Here is an example of an unsuccessful approach to these matters and a source of tremendous tension between religious minorities and the State.
The French example
In a 22 March 2012 circular from the French Ministry of Education, professors and civil servants in the education field are asked to report on any child or family suspected of “sectarian abuses”. A “situation of sectarian risk, for a child” being defined as “one in which views and practices are imposed on him to the exception of any other views or practice”. 
Of course, this definition could apply to parents raising their children in any religion or even atheistic views.
What the French authorities conceive as a problem is that followers of minority belief movements educate their children according to their own faith. However, parents clearly have a right to educate their children according to their own convictions in line with the European Convention on Human Rights and the International Covenant on Civil and Political Rights.
Contrary to preceding Ministry of Education circulars from 14 May 1999 and 26 December 2011, which simply provided for legitimate control over the acquisition of knowledge and the level of education of children receiving education at home, this latest circular provides for the identification of “sectarian risks” by national education personnel. This has led to visits by national education agents to parents belonging to minorities of religion or belief whose children were doing “at-home” correspondence courses delivered by State recognized bodies. The national education agents were checking for any ideological or religious motivation behind the choice of the parents to take their children out of the regular school system.
Unfortunately, this kind discriminatory paranoia has been going on in France for dozens of years. It is certainly contrary to various recommendations made by various authorities in charge of human rights at European and international level. For example, in her report, following an official visit to France on 18-29 September 2005, Asma Jahangir, the United Nations Special Rapporteur on Freedom of Religion or Belief, noted with regards to “new religious movements or communities of belief”: 
108. However, she is of the opinion that the policy and measures that have been adopted by the French authorities have provoked situations where the right to freedom of religion or belief of members of these groups has been unduly limited.
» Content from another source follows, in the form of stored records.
===== config.mk =====
export PLATFORM = sky130hd
export DESIGN_NAME = mmio
export DESIGN_NICKNAME = mmio
export VERILOG_FILES = /design/flow/design.v
export SDC_FILE = /design/flow/constraint.sdc
export NUM_CORES = 4
export LEC_CHECK = 1
export CORE_UTILIZATION = 50

===== constraint.sdc =====
current_design mmio

set clk_period 6.2
set clk_io_pct 0.2

create_clock -name clk0 -period $clk_period [get_ports {clk}]

set non_clock_inputs [all_inputs -no_clocks]
set_input_delay [expr $clk_period * $clk_io_pct] -clock clk0 $non_clock_inputs
set_output_delay [expr $clk_period * $clk_io_pct] -clock clk0 [all_outputs]

===== design.v =====
module mmio (
        input logic clk,
        input logic rst,
	input logic [31:0]   addr_in,  
	input logic [31:0]   data_in,  
	input logic          wr_in,    
	input logic          rd_in,    
	output logic 	     rd_valid_out,  
	output logic [31:0]  data_out  
);
logic [31:0] config_reg;
logic [31:0] comp_levels_reg;
logic pwm_out;
logic [31:0] clk_cnt;
always_ff @(posedge clk) begin
	clk_cnt <= clk_cnt + 32'd1;
	if (rst) begin
		clk_cnt <= 32'd0;
	end
end
always_ff @(posedge clk) begin
	if ((addr_in[31:16] == 16'hBBBB) && wr_in) begin
		case(addr_in[15:0])
			16'h0000 : config_reg <= data_in; 			
			16'h0004 : comp_levels_reg <= data_in; 			
			default: begin
			end
		endcase
	end
	if (rst) begin
		config_reg <= 32'd0;
		comp_levels_reg <= 32'd0;
	end
end
always_ff @(posedge clk) begin
	rd_valid_out <= rd_in;
	if ((addr_in[31:16] == 16'hBBBB) && rd_in) begin
		case(addr_in[15:0])
			16'h0000 : data_out <= config_reg; 			
			16'h0004 : data_out <= comp_levels_reg; 			
			16'hFFFF : data_out <= clk_cnt;
			default: data_out <= 32'd0;
		endcase
	end
	if (rst) begin
		data_out <= 32'd0;	
	end
end
pwm pwm_inst(
	.clk(clk),
	.rst(rst),
	.config_in(config_reg),
	.comp_levels_in(comp_levels_reg),
	.pwm_out(pwm_out)
);
endmodule
module pwm (
	input logic clk,
	input logic rst,
	input logic [31:0] config_in,
	input logic [31:0] comp_levels_in,
	output logic pwm_out
);
logic [15:0] divval;
logic [15:0] maxcnt;
assign divval = config_in[15:0];
assign maxcnt = config_in[31:16];
logic divclk;
logic [15:0] divclk_cnt;  
always @(posedge clk) begin
	if(divclk_cnt >= divval) begin
		divclk <= !divclk;
		divclk_cnt <= 16'd0;
	end else begin
		divclk_cnt <= divclk_cnt + 16'd1;
	end
	if (rst) begin
		divclk <= 1'b0;
		divclk_cnt <= 16'd0;
	end
end
logic divclk_ff;
always_ff @(posedge clk) begin
	divclk_ff <= divclk;
end
logic divclk_posedge;  
assign divclk_posedge = divclk && !divclk_ff;
logic [15:0] timer_cnt;  
always @(posedge clk) begin
	if (divclk_posedge) begin
		if (timer_cnt >= maxcnt) begin
			timer_cnt <= 16'd0;
		end else begin
			timer_cnt <= timer_cnt + 16'd1;
		end
	end
	if (rst) begin
		timer_cnt <= 16'd0;
	end
end
logic [15:0] lpoint;
logic [15:0] hpoint;
assign lpoint = comp_levels_in[15:0];
assign hpoint = comp_levels_in[31:16];
always_ff @(posedge clk) begin
	if  (pwm_out && (timer_cnt == lpoint)) begin
		pwm_out <= 1'b0;
	end
	if (!pwm_out && (timer_cnt == hpoint)) begin
		pwm_out <= 1'b1;
	end
	if (rst) begin
		pwm_out <= 1'b0;
	end
end
endmodule  

===== run.sh =====
#!/bin/bash
# OpenROAD 26Q1-2900-gdf79404cd8, Yosys 0.63+post, stock flow scripts
make -C /OpenROAD-flow-scripts/flow DESIGN_CONFIG=/design/flow/config.mk WORK_HOME=/design/flow/orfs finish

==> Changelog: implementation <==
## Implementation

* Synth warn at 2
* Post-synth top area cell: dfxtp_1
* Tot Pwr at approximately 1.8 mW
* Slew headroom at 44.4%
* Avg Cell Area, Syn at just over 9 sq um
* Placed Cells at 825
* Crit path cell chain: clkdlybuf4s50_1 > nor4_1 > and4_2 > buf_4 > nand4_1 > a21oi_1
* Cts hold-fix bufs at 0
* IO Pins at 101
* Yosys cell types at 38
* FP Core Util at 51.8%
* Row count at 39
* Total GRT Usage at 28.5%
* Via density at 6.57
* Layout cells sized above 1 at between 10% and 20%
* Critical path endpoint category: flop
* Area Overhead vs Synth at 25.0%
* Max incr delay on CP at 690 ps
* Max cap viols at 0
* Crit. Startpoint: addr_in[11]
* DR WL/cell at between 15 and 20 microns
* Pleak at 2.28 nW
* Worst reg2reg path startpoint: clk_cnt[7]
* Worst min path class: reg -> reg
* Mapped cell area at roughly 0.0060 sq mm
* Number of port buffers at 100
* Clock skew at about 5.6 ps
* Clock sink count at 129
* Most common cell in the netlist: dfxtp_1
* DRC viols at 0
* Non-Filler Instances at ~860
* Worst slew pin tran at 833 ps
* Yosys Chip Area at 0.00596 sq mm
* DPL Wire Length at just over 10000 microns
* Die ar. at 0.0124 sq mm
* Pwr per Cell Area at 243 mW/mm^2
* Routed vias at 5619
* Total CTS buffers at 17
* Ys cells at 645
* Most common library cells after synthesis: dfxtp_1 (129), a21oi_1 (83), o31ai_1 (77)
* Max Clock Freq at ~0.29 GHz
* Critical path fanouts, max at approximately 69
* CTS tree: done
* Final Max Slew Viols at 0
* EDFF count, synth at 0
* GRT overflow at 0
* Synth async-reset ratio at 0%
* Post-route setup slack at 2700 ps
* Slowest-stage cell, CP: and4_2
* Fill cell count at 886
* Clock slew at reported path FFs at 50 ps
* Antenna Cells at 0
* Clock Latency Late Sink at 410 ps
* Log Warnings at 26
* CTS max path bufs at 2
* Setup_tns at 0 ps
* Finished Core Util at 64.7%
* Top cell area share at around 43%
* Final Wtd Congestion at 0.864
* Main synth FF type: dfxtp_1
* Final setup viols at 0
* Worst endpoint required time at approximately 6500 ps
* H-Tree Depth at 4
* Final hold vios at 0
* RSZ-0062 raised after global routing: no
* Yosys reg bits at roughly 130
* Max VDD drop at 0.204 mV
* Clk root buf: clkbuf_16
* Die Y at about 110 microns
* Routed Antenna Nets at 0
* Starting DRT DRC Count at 481
* Post-CTS Resized at 0
* Die W at between 100 and 150 microns
* Initial antenna violation count at 0
* Pre-CTS WS at 2350 ps
* Largest net degree at the start of global routing at 77
* Final wirelength at 16800 microns
* Critical path class: in -> reg
* Startpoint types: input port
* Post-synthesis sequential area ratio at 43.3%
* Global-route wire length before repair at 27400 microns
* Mapped Cells at 645
* Number of global-route vias before repair at 5287
* Post-CTS Setup Inserts at 0
* Cell area leaders: dfxtp_1 (43%), o31ai_1 (9.7%), nand4_1 (7.9%), a21oi_1 (7.0%), mux2_2 (6.0%)
* Worst Hold Launch: data_out[22]
* Final Critical Period at 3500 ps
* WP data arrival at 3840 ps
* Outcome: finished, final reports clean
* Drt first pass iters at 26
* Core Footprint at 0.0115 sq mm
* Crit share post-route at 56.5%
-- power by group --
group,internal (mW),switching (mW)
registers,0.832,0.00258
logic,0.0479,0.0518
clock network,0.543,0.335
total,1.42,0.389
-- placed cells by master (no fill, tap or decap), drive strengths merged, types with 16 or more instances in the layout --
| cell | Yosys | final |
|---|---|---|
| a21oi | 83 | 83 |
| a22oi | 32 | 32 |
| clkbuf | 66 | 23 |
| clkdlybuf4s50 | 0 | 99 |
| dfxtp | 129 | 129 |
| mux2 | 32 | 32 |
| nand4 | 78 | 78 |
| o2bb2ai | 32 | 32 |
| o31ai | 77 | 77 |
| or4 | 16 | 16 |
-- critical path: cells and delay by family --
kind                   cells  cell delay [ps]
buffers and inverters      2             1100
AND/OR/NAND/NOR            3             1270
AND-OR/OR-AND              1              190
-- through the flow --
step	instance area, sq um	hold WS, ps
6_report	7450	463
4_1_cts	7450	464
3_3_place_gp	6930	444
2_1_floorplan	5960	410
5_1_grt	7450	473
3_5_place_dp	6930	449
-- final timing paths --
path              slack, ps  cells after the start       endpoint
hold reg to reg         460                      1   data_out[22]
setup / recovery       2700                      6  config_reg[7]
hold / removal          460                      1   data_out[22]
setup reg to reg       3830                      4    clk_cnt[22]
-- kinds of logic after synthesis --
| family | count (synthesis) | share of synthesized area (%) |
|---|---|---|
| AND-OR/OR-AND | 230 | 26.0 |
| AND/OR/NAND/NOR | 159 | 16.6 |
| flip-flops | 129 | 43.3 |
| buffers and inverters | 82 | 6.05 |
| multiplexers | 32 | 6.05 |
| XOR/XNOR | 12 | 1.76 |
| adder cells (fa/ha/maj) | 1 | 0.210 |
-- routing by layer --
| metal | GRT usage (%) | vias up | part of all wire (%) |
|---|---|---|---|
| met2 | 42.5 | 259 | 45 |
| met4 | 7.66 | 0 | 2.7 |
| met1 | 43.9 | 2666 | 45 |
| met3 | 5.13 | 33 | 7.3 |
| met5 | 0 | - | 0 |
| li1 | - | 2661 | - |
-- cell type report --
class / instances / area [sq um] / area share (%)
clock inverter: 7 / 35.0 / 0.470
clock buffer: 23 / 488 / 6.55
sequential: 129 / 2580 / 34.7
multi-input combinational: 434 / 3050 / 40.9
timing repair buffer: 113 / 1090 / 14.7
tap: 143 / 179 / 2.40
inverter: 6 / 22.5 / 0.302
No activity file was given, so power comes from the tool's default toggle rates.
Moreover, the public condemnation of some of these groups, as well as the stigmatization of their members, has led to certain forms of discrimination, in particular vis-à-vis their children. 
The UN Rapporteur made the following recommendations:  
112. The Special Rapporteur urges the Government to ensure that its mechanisms for dealing with these religious groups or communities of belief deliver a message based on tolerance, freedom of religion or belief and on the principle that no one can be judged for his actions other than through the appropriate judicial channels. 
113. Moreover, she recommends that the Government monitor more closely preventive actions and campaigns that are conducted throughout the country by private initiatives or Government-sponsored organizations, in particular within the school system in order to avoid children of members of these groups being negatively affected.
Clearly, this advice was not taken on board by the French government. As recently as 9 January 2013, the Director of Criminal Affairs of the French Minister of Justice, Ms. Marie-Suzanne le Queau, when officially interrogated by the French Senate, declared:
“We sometimes had to institutionalize children because they had no other parents than their father or mother and they belonged to a sect.”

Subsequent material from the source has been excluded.